Synchrotron Infrared Measurements of Dense Hydrogen to 360 GPa

Diamond-anvil-cell techniques have been developed to confine and measure hydrogen samples under static conditions to pressures above 300 GPa from 12 to 300 K using synchrotron infrared and optical absorption techniques. A decreasing absorption threshold in the visible spectrum is observed, but the material remains transparent at photon energies down to 0.1 eV at pressures to 360 GPa over a broad temperature range. The persistence of the strong infrared absorption of the vibron characteristic of phase III indicates the stability of the paired state of hydrogen. There is no evidence for the predicted metallic state over these conditions, in contrast to recent reports, but electronic properties consistent with semimetallic behavior are observed.

Figure 1

Representative synchrotron IR spectra of hydrogen in the region of the vibron (${\mathrm{H}}_2$ stretching mode) at selected pressures and 80 K. (a) Spectra from an experiment reaching 300 GPa. (b) Spectra from a higher pressure experiment. Below 150 GPa (in phase I), and at room temperature and at higher pressures (in phase I), the vibron intensity is approximately 3 orders of magnitude lower than at higher pressures and $<100\mathrm{K}$ (phase III). Thus, single-channel transmission spectra measured under these conditions can be used as a reference (or background) spectrum to obtain clear signatures of the vibron. For (a) the single-channel spectrum measured at 140 GPa and 300 K was used as the reference. For the absorption spectra shown in green in (b), a single-channel transmission spectrum measured at 142 GPa and 300 K was used as the reference (see Ref. 28). In order to ratio out the diamond phonon absorption band at these higher pressures, a series of single-channel transmission spectra measured at corresponding pressures and $\ge 250\mathrm{K}$ were also used as reference spectra to determine the absorption, as shown by the black curves in (b).
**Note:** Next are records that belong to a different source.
$ cat config.mk
export PLATFORM = sky130hd
export DESIGN_NAME = display_scan_ctrl_flat
export DESIGN_NICKNAME = d
export VERILOG_FILES = /design/src/rtl/display_scan_ctrl_pkg.sv /design/src/rtl/display_scan_ctrl_if.sv /design/src/rtl/display_scan_ctrl_seg7_decode.sv /design/src/rtl/display_scan_ctrl.sv /design/src/flat_wrapper.sv
export SDC_FILE = /design/constraint.sdc
export NUM_CORES = 1
export LEC_CHECK = 0
export ABC_AREA = 1
export CAP_MARGIN = 5
export CELL_PAD_IN_SITES_DETAIL_PLACEMENT = 1
export CELL_PAD_IN_SITES_GLOBAL_PLACEMENT = 2
export CORE_MARGIN = 5
export CORE_UTILIZATION = 38
export DETAILED_ROUTE_END_ITERATION = 7
export GPL_ROUTABILITY_DRIVEN = 0
export HOLD_SLACK_MARGIN = 0.05
export PLACE_DENSITY_LB_ADDON = 0.1
export SLEW_MARGIN = 20
export SYNTH_ARGS = -nofsm -noshare
export SYNTH_HDL_FRONTEND = slang
export SYNTH_SLANG_ARGS = --single-unit
export TNS_END_PERCENT = 20
$ cat constraint.sdc
create_clock -name clk_50mhz -period 5.1 [get_ports clk_50mhz]
set_clock_uncertainty 0.1 [all_clocks]
set_input_delay 1.02 -clock clk_50mhz [delete_from_list [all_inputs] [get_ports clk_50mhz]]
set_output_delay 1.02 -clock clk_50mhz [all_outputs]
set_load 0.02 [all_outputs]
<file path="src/rtl/alu_ctrl_stage.sv">
// alu_ctrl_stage: registered RV32I ALU-control decode stage with valid/ready
// flow control. Maps {alu_op, funct7, funct3} to an ALU operation code at the
// input, flags illegal encodings, and carries a tag alongside each entry.
// One or two register stages (STAGES), synchronous flush, and a saturating
// counter of illegal entries delivered downstream.
//
// Optional feature macro: RV32M_EN (adds MUL/DIV/REM decode for R-type
// funct7 0000001; requires OP_W >= 5).
//
// Ports:
//   clk, rst_n          clock (rising edge), async active-low reset
//   flush               synchronous flush of all valid bits
//   in_valid/in_ready   upstream handshake
//   alu_op/funct7/funct3, in_tag   request fields
//   out_valid/out_ready downstream handshake
//   out_operation, out_illegal, out_tag   decoded entry at the output
//   illegal_count       saturating count of illegal entries transferred
module alu_ctrl_stage #(
  parameter int OP_W   = 5,
  parameter int TAG_W  = 5,
  parameter int STAGES = 1
) (
  input  logic             clk,
  input  logic             rst_n,
  input  logic             flush,
  input  logic             in_valid,
  output logic             in_ready,
  input  logic [1:0]       alu_op,
  input  logic [6:0]       funct7,
  input  logic [2:0]       funct3,
  input  logic [TAG_W-1:0] in_tag,
  output logic             out_valid,
  input  logic             out_ready,
  output logic [OP_W-1:0]  out_operation,
  output logic             out_illegal,
  output logic [TAG_W-1:0] out_tag,
  output logic [15:0]      illegal_count
);

  localparam logic [4:0] OP_AND  = 5'b00000;
  localparam logic [4:0] OP_OR   = 5'b00001;
  localparam logic [4:0] OP_ADD  = 5'b00010;
  localparam logic [4:0] OP_SLL  = 5'b00011;
  localparam logic [4:0] OP_XOR  = 5'b00100;
  localparam logic [4:0] OP_SRL  = 5'b00101;
  localparam logic [4:0] OP_SUB  = 5'b00110;
  localparam logic [4:0] OP_SRA  = 5'b00111;
  localparam logic [4:0] OP_SLT  = 5'b01000;
  localparam logic [4:0] OP_SLTU = 5'b01001;

  localparam logic [6:0] F7_BASE = 7'b0000000;
  localparam logic [6:0] F7_ALT  = 7'b0100000;
`ifdef RV32M_EN
  localparam logic [6:0] F7_MULDIV = 7'b0000001;
`endif

  if (OP_W < 4) begin : g_bad_opw
    $error("alu_ctrl_stage: OP_W must be at least 4");
  end
`ifdef RV32M_EN
  if (OP_W < 5) begin : g_bad_opw_m
    $error("alu_ctrl_stage: OP_W must be at least 5 with RV32M_EN");
  end
`endif
  if (STAGES != 1 && STAGES != 2) begin : g_bad_stages
    $error("alu_ctrl_stage: STAGES must be 1 or 2");
  end

  // Returns {illegal, code}; code is forced to zero for illegal encodings.
  function automatic logic [5:0] decode(input logic [1:0] op,
                                        input logic [6:0] f7,
                                        input logic [2:0] f3);
    logic [4:0] base;
    logic [4:0] code;
    logic       ill;
    case (f3)
      3'b000:  base = OP_ADD;
      3'b001:  base = OP_SLL;
      3'b010:  base = OP_SLT;
      3'b011:  base = OP_SLTU;
      3'b100:  base = OP_XOR;
      3'b101:  base = OP_SRL;
      3'b110:  base = OP_OR;
      default: base = OP_AND;
    endcase
    code = OP_ADD;
    ill  = 1'b0;
    case (op)
      2'b00: code = OP_ADD;
      2'b01: begin
        case (f3)
          3'b000, 3'b001: code = OP_SUB;
          3'b100, 3'b101: code = OP_SLT;
          3'b110, 3'b111: code = OP_SLTU;
          default:        ill  = 1'b1;
        endcase
      end
      2'b10: begin
        if (f7 == F7_BASE)                     code = base;
        else if (f7 == F7_ALT && f3 == 3'b000) code = OP_SUB;
        else if (f7 == F7_ALT && f3 == 3'b101) code = OP_SRA;
`ifdef RV32M_EN
        else if (f7 == F7_MULDIV)              code = {2'b10, f3};
`endif
        else                                   ill  = 1'b1;
      end
      default: begin
        // I-type: funct7 only matters for the shift encodings.
        if (f3 == 3'b001) begin
          if (f7 == F7_BASE) code = OP_SLL;
          else               ill  = 1'b1;
        end else if (f3 == 3'b101) begin
          if (f7 == F7_BASE)     code = OP_SRL;
          else if (f7 == F7_ALT) code = OP_SRA;
          else                   ill  = 1'b1;
        end else begin
          code = base;
        end
      end
    endcase
    if (ill) code = '0;
    return {ill, code};
  endfunction

  logic [5:0]      dec_word;
  logic [OP_W-1:0] dec_op;
  logic            dec_illegal;
  logic            accept;

  assign dec_word    = decode(alu_op, funct7, funct3);
  assign dec_illegal = dec_word[5];
  assign dec_op      = OP_W'(dec_word[4:0]);
  // A request accepted during flush is dropped, so it never loads.
  assign accept      = in_valid && in_ready && !flush;

  always_ff @(posedge clk or negedge rst_n) begin
    if (!rst_n) begin
      illegal_count <= '0;
    end else if (out_valid && out_ready && out_illegal &&
                 illegal_count != 16'hFFFF) begin
      illegal_count <= illegal_count + 16'd1;
    end
  end

  if (STAGES == 1) begin : g_one
    assign in_ready = !out_valid || out_ready;

    always_ff @(posedge clk or negedge rst_n) begin
      if (!rst_n) begin
        out_valid     <= 1'b0;
        out_operation <= '0;
        out_illegal   <= 1'b0;
        out_tag       <= '0;
      end else if (flush) begin
        out_valid <= 1'b0;
      end else if (accept) begin
        out_valid     <= 1'b1;
        out_operation <= dec_op;
        out_illegal   <= dec_illegal;
        out_tag       <= in_tag;
      end else if (out_ready) begin
        out_valid <= 1'b0;
      end
    end
  end else begin : g_two
    logic             s1_valid;
    logic [OP_W-1:0]  s1_op;
    logic             s1_illegal;
    logic [TAG_W-1:0] s1_tag;
    logic             advance;

    assign advance  = s1_valid && (!out_valid || out_ready);
    assign in_ready = !s1_valid || advance;

    always_ff @(posedge clk or negedge rst_n) begin
      if (!rst_n) begin
        s1_valid   <= 1'b0;
        s1_op      <= '0;
        s1_illegal <= 1'b0;
        s1_tag     <= '0;
      end else if (flush) begin
        s1_valid <= 1'b0;
      end else if (accept) begin
        s1_valid   <= 1'b1;
        s1_op      <= dec_op;
        s1_illegal <= dec_illegal;
        s1_tag     <= in_tag;
      end else if (advance) begin
        s1_valid <= 1'b0;
      end
    end

    always_ff @(posedge clk or negedge rst_n) begin
      if (!rst_n) begin
        out_valid     <= 1'b0;
        out_operation <= '0;
        out_illegal   <= 1'b0;
        out_tag       <= '0;
      end else if (flush) begin
        out_valid <= 1'b0;
      end else if (advance) begin
        out_valid     <= 1'b1;
        out_operation <= s1_op;
        out_illegal   <= s1_illegal;
        out_tag       <= s1_tag;
      end else if (out_ready) begin
        out_valid <= 1'b0;
      end
    end
  end

endmodule

</file>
The absorbance bar refers to the amplitude of these spectra; the absorbances for spectra in green are scaled by $\frac{1}{2}$ in the plot. As a cross-check, peak positions were also determined using direct deconvolution of spectra having overlapping bands; the peak positions of the vibrons determined by both approaches were found to be within $\pm 10{\mathrm{cm}}^{-1}$. Further details are provided in Ref. 28.

Figure 2

Low-temperature vibron frequencies as a function of pressure, including results from the present study as well as IR data from Refs. 18, 27, and Raman data from Refs. 18, 19. Different symbols correspond to different experiments. The red lines are our fits of these combined IR and Raman vibron shift datasets. The blue dashed line is the Raman shift reported in Ref. 20, which follows a trend not found in the other studies.

Figure 3

Absorption spectra at selected pressures and temperatures. Synchrotron IR spectra (red lines, offset for clarity) show the persistence of the vibron over the range of conditions studied. The blocked areas at low energy are regions of intrinsic and impurity absorption of the diamond anvils. The initial (160 GPa) sample thickness $d$ for the top three spectra was $3.7\mu \mathrm{m}$ [corresponding to Fig. 1a], and for the lower two spectra $d=2.6\mu \mathrm{m}$ [Fig. 1b]. The blue lines are representative optical conductivities calculated assuming simple Drude model parameters (see Ref. 8) to provide upper bounds on the possible carrier density: (A) $\hslash {\omega }_p=2\mathrm{eV}$, $\hslash /\tau =0.1\mathrm{eV}$; (B) $\hslash {\omega }_p=1\mathrm{eV}$, $\hslash /\tau =0.1\mathrm{eV}$; (C) $\hslash {\omega }_p=0.5\mathrm{eV}$, $\hslash /\tau =0.1\mathrm{eV}$. (D) $\hslash {\omega }_p=0.2\mathrm{eV}$, $\hslash /\tau =0.1\mathrm{eV}$; (E) $\hslash {\omega }_p=0.2\mathrm{eV}$, $\hslash /\tau =0.01\mathrm{eV}$ [28]. A sample thickness $d=2\mu \mathrm{m}$ was assumed. Curves D and E are consistent with the measured data. Sharp features at low energies arise from phonons and hydrogen-diamond interactions and are discussed elsewhere [8, 9, 28]. Left inset: Phase diagram showing the nominal $P\mathrm{\text{−}}T$ region explored (shaded area). The solid lines are I-II-III phase boundaries [6, 11]; the dashed line is the extrapolation of the previously determined I-III phase line [11]. The blue and red dotted lines at higher pressures are predicted melting and plasma phase transition lines, respectively (see Refs. [17, 25]). Right inset: Selected visible absorption spectra. The dashed red lines are from Ref. 18 and are rescaled to fit the plot. The absorption edge appears to have a weak temperature shift under these conditions, but only a limited $P\mathrm{\text{−}}T$ range has been explored [28].